When he decides to marry an Egyptian daughter of an idolatrous priest, Joseph gives a sign to the Egyptians that he is one of them. Joseph shares their customs without venerating their gods. However, this effort of integration is not enough to legitimize Joseph. Joseph acquires his stripes as a political leader because he found the best management during the famine.
At first reading, it is not an evidence. The biblical narrator explains to us that Joseph sells wheat to some people whose the reserves have rotted. Sell? Is it really ethical? Why didn’t he distribute his wheat for nothing? The Midrash explains that this sale only concerned the rich and not the poor. Moreover, with the money earned, Joseph enabled the Egyptian economy to work.
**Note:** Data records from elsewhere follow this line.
--- config.mk ---
export PLATFORM = sky130hd
export DESIGN_NAME = pcileech_button_ctl
export DESIGN_NICKNAME = d
export VERILOG_FILES = /design/src/rtl/pcileech_button_ctl_pkg.sv /design/src/rtl/pcileech_debounce.sv /design/src/rtl/pcileech_button_ctl.sv
export SDC_FILE = /design/constraint.sdc
export NUM_CORES = 1
export LEC_CHECK = 0
export ABC_AREA = 1
export CAP_MARGIN = 40
export CORE_ASPECT_RATIO = 0.8
export CORE_UTILIZATION = 25
export CTS_CLUSTER_DIAMETER = 40
export CTS_CLUSTER_SIZE = 30
export DETAILED_ROUTE_END_ITERATION = 10
export PLACE_DENSITY = 0.47
export SLEW_MARGIN = 20
export SYNTH_ARGS = -nofsm -noshare
export SYNTH_HDL_FRONTEND = slang
export SYNTH_HIERARCHICAL = 1
export SYNTH_SLANG_ARGS = --single-unit
--- constraint.sdc ---
create_clock -name clk -period 4.3 [get_ports clk]
set_clock_uncertainty 0.05 [all_clocks]
set_input_delay 1.29 -clock clk [delete_from_list [all_inputs] [get_ports clk]]
set_output_delay 1.29 -clock clk [all_outputs]
set_load 0.02 [all_outputs]
--- src/rtl/pcileech_button_ctl_pkg.sv ---
// pcileech_button_ctl_pkg: hold-FSM states, default timing constants and blink helper
package pcileech_button_ctl_pkg;
  typedef enum logic [1:0] {IDLE, HOLD, FIRED, RELEASE} hold_state_t;
  localparam int unsigned DEF_DEBOUNCE_CYCLES = 1000000;
  localparam int unsigned DEF_POR_CYCLES = 64;
  localparam int unsigned DEF_RELOAD_CYCLES = 500000000;
  localparam int unsigned DEF_BLINK_BIT = 24;
  function automatic logic blink_on(input logic [63:0] tick, input int unsigned bb);
    return tick[bb] && ((tick >> (bb + 3)) == 64'd0);
  endfunction
endpackage

--- src/rtl/pcileech_debounce.sv ---
// pcileech_debounce: 2-flop synchronizer plus stable-count debouncer, output 1 = pressed
module pcileech_debounce
  import pcileech_button_ctl_pkg::*;
#(
  parameter int unsigned CYCLES = DEF_DEBOUNCE_CYCLES
) (
  input  logic clk,
  input  logic rst_n,
  input  logic btn_n,
  output logic pressed
);
  localparam int CW = $clog2(CYCLES) + 1;
  logic [1:0] sync;
  logic [CW-1:0] cnt;
  always_ff @(posedge clk) begin
    if (!rst_n) begin
      sync <= '0;
      cnt <= '0;
      pressed <= 1'b0;
    end else begin
      sync <= {sync[0], ~btn_n};
      if (sync[1] == pressed) begin
        cnt <= '0;
      end else if (cnt == CW'(CYCLES - 1)) begin
        cnt <= '0;
        pressed <= sync[1];
      end else begin
        cnt <= cnt + CW'(1);
      end
    end
  end
endmodule

--- src/rtl/pcileech_button_ctl.sv ---
// pcileech_button_ctl: debounced buttons driving power-on/system reset, long-hold
// config reload, a saturating tick counter and the power-on LED blink
module pcileech_button_ctl
  import pcileech_button_ctl_pkg::*;
#(
  parameter int unsigned DEBOUNCE_CYCLES = DEF_DEBOUNCE_CYCLES,
  parameter int unsigned POR_CYCLES = DEF_POR_CYCLES,
  parameter int unsigned RELOAD_CYCLES = DEF_RELOAD_CYCLES,
  parameter int unsigned BLINK_BIT = DEF_BLINK_BIT
) (
  input  logic        clk,
  input  logic        rst_n,
  input  logic        user_sw1_n,
  input  logic        user_sw2_n,
  output logic        sys_rst,
  output logic        cfg_reload,
  output logic [63:0] tickcount64,
  output logic        led_pwronblink,
  output logic        sw1_pressed
);
  logic sw1_db, sw2_db, fire;
  logic [63:0] tick_nxt;
  logic [31:0] hold_cnt;
  hold_state_t state, state_nxt;
  pcileech_debounce #(.CYCLES(DEBOUNCE_CYCLES)) u_db1 (
    .clk(clk), .rst_n(rst_n), .btn_n(user_sw1_n), .pressed(sw1_db)
  );
  pcileech_debounce #(.CYCLES(DEBOUNCE_CYCLES)) u_db2 (
    .clk(clk), .rst_n(rst_n), .btn_n(user_sw2_n), .pressed(sw2_db)
  );
  always_comb begin
    tick_nxt = sw2_db ? 64'd0 : (&tickcount64 ? tickcount64 : tickcount64 + 64'd1);
  end
  always_ff @(posedge clk) begin
    if (!rst_n) begin
      state <= IDLE;
      hold_cnt <= '0;
    end else begin
      state <= state_nxt;
      hold_cnt <= (state == HOLD && sw2_db) ? hold_cnt + 32'd1 : 32'd0;
    end
  end
  always_comb begin
    state_nxt = IDLE;
    case (state)
      IDLE:    state_nxt = sw2_db ? HOLD : IDLE;
      HOLD:    state_nxt = !sw2_db ? IDLE : (fire ? FIRED : HOLD);
      FIRED:   state_nxt = sw2_db ? FIRED : RELEASE;
      default: state_nxt = IDLE;
    endcase
  end
  // release on the terminal count wins because fire requires sw2 still held
  always_comb begin
    fire = state == HOLD && sw2_db && hold_cnt == 32'(RELOAD_CYCLES - 1);
  end
  // led is built from next-cycle tick and the same db1 sample that feeds sw1_pressed,
  // so the registered outputs stay mutually consistent
  always_ff @(posedge clk) begin
    if (!rst_n) begin
      tickcount64 <= '0;
      sys_rst <= 1'b1;
      cfg_reload <= 1'b0;
      sw1_pressed <= 1'b0;
      led_pwronblink <= 1'b0;
    end else begin
      tickcount64 <= tick_nxt;
      sys_rst <= sw2_db || tickcount64 < 64'(POR_CYCLES);
      cfg_reload <= fire;
      sw1_pressed <= sw1_db;
      led_pwronblink <= sw1_db ^ blink_on(tick_nxt, BLINK_BIT);
    end
  end
endmodule

==> results of run 1 <==
## path summary, 6_finish.rpt
path | from | to | slack (ns) | cells after the start
max | tickcount64[0]$_SDFFE_PP0N_ | led_pwronblink$_SDFF_PN0_ | 1.05 | 17
min | u_db2/sync[0]$_SDFF_PN0_ | u_db2/sync[1]$_SDFF_PN0_ | 0.36 | 2
max reg2reg | tickcount64[0]$_SDFFE_PP0N_ | led_pwronblink$_SDFF_PN0_ | 1.05 | 17
min reg2reg | u_db2/sync[0]$_SDFF_PN0_ | u_db2/sync[1]$_SDFF_PN0_ | 0.36 | 2
## per-stage QoR
step | instance area [sq um] | total power [uW] | setup WS (ns) | cells | hold slack, ns
2_1_floorplan | 8530 | 1450 | 1.88 | 1345 | 0.340
3_3_place_gp | 9730 | 1470 | 1.06 | 1835 | 0.344
3_5_place_dp | 9730 | 1470 | 1.08 | 1835 | 0.348
4_1_cts | 10300 | 3030 | 1.15 | 1867 | 0.364
5_1_grt | 10300 | 3080 | 0.782 | 1867 | 0.376
6_report | 10300 | 2990 | 1.05 | 1867 | 0.363
## Yosys cell counts, drive strengths merged
cell	number
a21o	2
a21oi	48
a22oi	1
a31oi	7
and2	1
buf	10
clkbuf	12
clkinv	4
dfxtp	150
ha	4
inv	140
nand2	366
nand3	91
nand3b	8
nand4	44
nor2	307
nor3	34
nor3b	5
nor4	20
o21a	2
o21ai	30
o21bai	2
o32ai	1
o41ai	1
or2	15
xnor2	22
xor2	18
## registers in the layout, summed over array words and instances, names as in the netlist, 2 cells and up
signal	count
state	2
tickcount64	64
u_db2/cnt	21
u_db1/cnt	21
u_db2/sync	2
hold_cnt	32
u_db1/sync	2
## power by group
| part | leakage (uW) | internal, uW | switching [uW] |
|---|---|---|---|
| registers | 0.00121 | 1390 | 5.09 |
| clock network | 0.000277 | 901 | 644 |
| logic | 0.00198 | 13.6 | 28.3 |
## logic make-up after synthesis
| kind of cell | share of synthesized area [%] |
|---|---|
| AO/OA/AOI/OAI | 5.95 |
| AND/OR/NAND/NOR | 46.5 |
| flip-flops | 35.2 |
| adder cells (fa/ha/maj) | 0.586 |
| XOR/XNOR | 4.10 |
| buffers and inverters | 7.64 |
## layout by cell type (no fill, tap or decap), drive strengths merged, types with 30 or more instances in the layout
cell / count
nand2: 366
a21oi: 48
clkdlybuf4s50: 71
o21ai: 30
nand4: 44
dfxtp: 150
inv: 140
nor3: 34
nand3: 91
nor2: 307
## worst max-delay path: stages (launching register included)
cell	delay, ns
dfxtp_1	0.39
ha_1	0.33
inv_2	0.11
nor2_4	0.05
nand2_4	0.10
nor2_8	0.06
nand2_2	0.09
clkinv_2	0.07
nand2_4	0.41
clkinv_1	0.32
o21ai_0	0.50
nand2_1	0.10
nor2_1	0.11
nand3_1	0.08
nor2_1	0.15
nand3_1	0.10
nand2_1	0.07
nor2_1	0.03
## per-layer routing
metal / up-vias / track usage (%) / routed length, um
met2: 191 / 25.8 / 12000
met5: - / 0 / 0
met3: 34 / 3.30 / 1540
li1: 4447 / - / -
met4: 0 / 4.70 / 467
met1: 3916 / 22.5 / 13800
## cell type report
type                            instances  area share (%)
Multi-Input combinational cell       1029            47.3
Inverter                              144            5.25
Clock buffer                           21            4.56
Timing Repair Buffer                   78            7.39
Tap cell                              434            5.26
Clock inverter                         11            1.21
Sequential cell                       150            29.1
==> metrics.yaml, run 1 <==
leakagePower_uw: 0.00346
routed_wirelength_um: 27800
cp-start-kind: "flip-flop"
p_per_area_nw_per_um2: 289
crit_path_end_kind: "flip-flop"
gp_congestion: 0.966
antenna_found_initial: 0
synth-seq-cells: 150
vias_per_cell: 4.60
worst_pin_slew_ns: 0.722
timing.fmax_mhz: 308
fin_crit_ns: 3.25
cts_sinks: 150
synthTopCellsByArea: "dfxtp_1, nand2_1, nor2_1"
cts_resized: 0
hold_viol_final: 0
area_delta_synth_final_pct: 21.0
h-tree-depth: 4
worstPathArrival_ns: 3.53
drtIter0Drc: 625
grt_max_degree: 43
drc: 0
clkTransAtPathRegs_ns: 0.07
initial_core_util_pct: 25.4
core_area_sq_um: 33600
netlist_area_sq_um: 8530
portBuffers: 71
cts_buffers: 17
maxSlewViolCount: 0
status: "finished clean"
maxCapViolCount: 0
clk_latency_ns: 0.44
die_w_um: 209
peakVddDrop_mv: 0.226
postCtsSetupBuffers: 0
dr.pass1.iters: 5
post_synth.cell_area_avg_sq_um: 6.35
clockRootBuffer: "clkbuf_16"
hp-class: "flip-flop to flip-flop"
die-area_sq_um: 34900
yosysTopAreaCell: "dfxtp_1"
n_antenna_cell: 0
row_count: 60
setup_viol: 0
cts_hold_buf: 0
routedWlPerCell_um: 14.9
multiInputGateArea_sq_um: 4880
synth_nets: 1353
cp.required_ns: 4.58
slew_headroom_pct: 51.7
synthCells: 1345
regArea_sq_um: 3000
finalNetCount: 1428
final.period_utilization_pct: 75.5
io_pins: 72
fp.dieH_um: 167
grt_overflow: 0
synth.distinct_cells: 43
utilization_pct: 30.7
synth_top_area_share_pct: 35.2
grt_pass1_wl_um: 44500
ys_warn_count: 6
ant_nets: 0
dp_hpwl_um: 21600
ctsLongestPathBuffers: 2
fill_cells: 3767
vias: 8588
grtUsageTotal_pct: 16.4
rsz0062_at_grt: "no"
drive_gt1_share_pct: 7.19
critPathKind: "flip-flop to flip-flop"
setup_tns_ns: 0
seq_area_frac_synth_pct: 35.2
cts_tree: "done"
grt_pass1_vias: 8102
cp_max_fo: 42
No activity file was read; power rests on OpenSTA's default activity.
==> run 2, diff against run 1 <==
Settings changed: PLACE_DENSITY 0.47 to 0.48.
Clock period 4.3 ns to 2.75 ns, I/O delays scaled along.
==> run 2 against run 1 <==
Die area is the same. Cell area grew 5.1%. Power grew 58%. Cell count grew 3.2%. Largest power group unchanged. Global-route usage grew 0.96 points. Flip-flop and latch count is the same. Non-clock buffer count grew 59. First-iteration DRC count shrank 6.2%. Worst hold slack gained 0.0074 ns. Clock-buffer cell count shrank 4.
==> metrics.yaml, run 2 (synthesis gave the netlist of run 1 again) <==
cpPeakStageDelay_ns: 0.68  # +0.18 ns
fill_cells: 3702  # -1.7%
worstPathArrival_ns: 1.70  # -1.83 ns
grtUsageTotal_pct: 17.3  # +0.96 points
area_delta_synth_final_pct: 27.1
peakVddDrop_mv: 0.379  # +68%
rr_worst_depth: 16  # -1
regMostFlops: "tickcount64"
worst-path-stages: 1  # -16
worst_pin_slew_ns: 0.679  # -0.0436 ns
seq_power_share_pct: 46.2  # -0.7 points
vias_per_cell: 4.61  # +0.22%
total_power_uw: 4730  # +58%
routedWlPerCell_um: 15.2  # +2.1%
crit_family: "buffers and inverters"
hold_viol_final: 0  # unchanged
largestRegisters: "tickcount64 x64, hold_cnt x32"
setup_viol: 0  # unchanged
drtIter0Drc: 586  # -6.2%
p_per_area_nw_per_um2: 436  # +51%
dp_hpwl_um: 23400  # +8.4%
status: "finished clean"
clockRootBuffer: "clkbuf_16"
cp_max_fo: 7  # -83%
hp-class: "flip-flop to flip-flop"
row_count: 60  # unchanged
p_int_uw: 3590  # +55%
combPwrFrac_pct: 1.7  # +0.3 points
drc: 0  # unchanged
maxCapViolCount: 0  # unchanged
routed_wirelength_um: 29300  # +5.3%
clk_latency_ns: 0.44  # about the same
p_switching_uw: 1140  # +69%
fp.dieH_um: 167  # unchanged
whs_ns: 0.371  # +0.00742 ns
critPathKind: "flip-flop to primary output"
maxSlewViolCount: 0  # unchanged
p_clk_share_pct: 52.1  # +0.4 points
switching_share_pct: 24.2  # +1.5 points
initial_core_util_pct: 25.4  # unchanged
io_pins: 72  # unchanged
rsz0062_at_grt: "yes"
timing.fmax_mhz: 389
grt_overflow: 0  # unchanged
cts_hold_buf: 0  # unchanged
cts_tree: "done"
slew_headroom_pct: 54.7  # +3.0 points
largest_register_ffs: 64  # unchanged
final_cell_mix: "nand2_1, nor2_1, dfxtp_1, inv_1, nand3_1"
cts_sinks: 150  # unchanged
crit_path_end_kind: "primary output"
grt_pass1_wl_um: 47000  # +5.6%
gp_congestion: 0.983  # +1.8%
cp-start-kind: "flip-flop"
antenna_found_initial: 0  # unchanged
grt_max_degree: 35  # -19%
leakagePower_uw: 0.00381  # +10%
setup_tns_ns: 0  # unchanged
final_cells: 1926  # +3.2%
fin_crit_ns: 2.57
setup_ws_ns: 0.179  # -0.873 ns
pre_cts_ws_ns: 0.169  # -0.911 ns
drive_gt1_share_pct: 11.7  # +4.5 points
h-tree-depth: 4  # unchanged
vias: 8879  # +3.4%
grt_pass1_vias: 8617  # +6.4%
layout_commonest_cell: "nand2_1"
dr.pass1.iters: 7  # +2
hold_depth: 2  # unchanged
ctsLongestPathBuffers: 2  # unchanged
clkTransAtPathRegs_ns: 0.07  # about the same
crit_chain: "clkdlybuf4s50_1"
finalNetCount: 1487  # +4.1%
final.period_utilization_pct: 93.5
dp.cells: 1893  # +3.2%
n_antenna_cell: 0  # unchanged
cts_buffers: 17  # unchanged
cp.required_ns: 1.88  # -2.70 ns
cp_num_buf_inv: 1  # -2
portBuffers: 71  # unchanged
die-area_sq_um: 34900  # unchanged
core_area_sq_um: 33600  # unchanged
ant_nets: 0  # unchanged
die_w_um: 209  # unchanged
cp_slowest_cell: "clkdlybuf4s50_1"
## run 2: repair_timing
action                                  in CTS  in global routing
endpoints found under the setup margin       0                  4
buffers inserted                             0                  1
gates resized for setup                      0                 14
## run 2: metrics by stage
stage	utilization, %	area [sq um]
after detailed placement	30.3	10200
after floorplan	-	8530
after CTS	32.1	10800
final	32.3	10800
after global routing	32.3	10800
after global placement	30.3	10200
## run 2: layer usage
| metal | GRT usage [%] | wire [um] | vias to the layer above |
|---|---|---|---|
| met3 | 2.98 | 1690 | 33 |
| li1 | - | - | 4568 |
| met2 | 26.8 | 12400 | 243 |
| met1 | 24.7 | 14700 | 4035 |
| met4 | 4.67 | 507 | 0 |
| met5 | 0 | 0 | - |
## run 2: area by class of cell
class                           count  area, sq um  area share, %
Clock inverter                     15          185           1.71
Clock buffer                       17          425           3.92
Timing Repair Buffer              137         1230           11.3
Sequential cell                   150         3010           27.8
Multi-Input combinational cell   1029         4910           45.2
Inverter                          144          546           5.03
Tap cell                          434          543           5.01
## run 2: path summary, 6_finish.rpt
kind / startpoint / end / slack (ns)
worst max register to register: tickcount64[6]$_SDFFE_PP0N_ / led_pwronblink$_SDFF_PN0_ / 0.22
worst min register to register: u_db1/sync[0]$_SDFF_PN0_ / u_db1/sync[1]$_SDFF_PN0_ / 0.37
worst min-delay path: u_db1/sync[0]$_SDFF_PN0_ / u_db1/sync[1]$_SDFF_PN0_ / 0.37
worst max-delay path: tickcount64[52]$_SDFF_PN0_ / tickcount64[52] / 0.18
## run 2: power by group through the flow
stage,clock [uW],sequential (uW),combinational [uW]
5_1_grt,2620,2180,88.5
3_5_place_dp,0,2230,83.0
2_1_floorplan,0,2240,34.1
3_3_place_gp,0,2230,83.8
4_1_cts,2540,2180,83.3
6_report,2470,2180,81.9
This unexpected development by the rotting of the first reserves obliges Joseph to ask himself the thorny question which concerns every politician: what can I do when I risk breaking my promise? Joseph had promised that the reserves would save Egypt, but he didn’t foresee that they would rot in part. By drawing on his own reserves, Joseph honours his commitments. Without miracles, Joseph proved to be exemplary at a critical time. He is also a model role in his private life. A verse specified that Joseph had two sons just before the famine. It is a tacit indication that he had no children during the famine. The Talmud will deduce from this verse the prohibition of conjugal relations in times of scarcity[2]. Not to add mouths to feed when others are starving.
To decision-makers, Jewish tradition also enjoins them to not ignore the will of the majority[3]. Applying this rule in the political area, outside election time, could appear to be dangerous. The voice of the street could be substituted for political and legal representation.
Joseph does not overthrow the system. In this respect, it is the antithesis or better, of the Maccabees. If revolt is sometimes essential and life-saving, learning how to avoid it is also precious. In the Bible, Joseph embodies good governance. The man is in his place. He maintains his position in respect of custom but he is careful to not ruin himself with his new power. He repeats many times that he is above all a servant of God and of the Pharaoh. Thus, he places himself at this human size which allows him to consider everyone without reducing them in size and stature.
In these times in France when the impact of a social movement is measured by the number of “likes”on Facebook or by the extent of the damage it causes; in this time when news channels inundate our screens with interviews of people in extreme states and transform their cries into an disturbing background music, the figure of Joseph encourages us to grow up by looking the world from a human perspective, the only way where it is still possible to admit not to be perfect and maybe to be forgiven for it .
Ann-Gaelle Attias LBC rabbinic student
[1] Rashbam commentary on verses Genesis XXV 43
[2] Taanit 11A
[3] Baba Metsi 59a-b
The views expressed in this D’var Torah do not necessarily reflect the position of Leo Baeck College.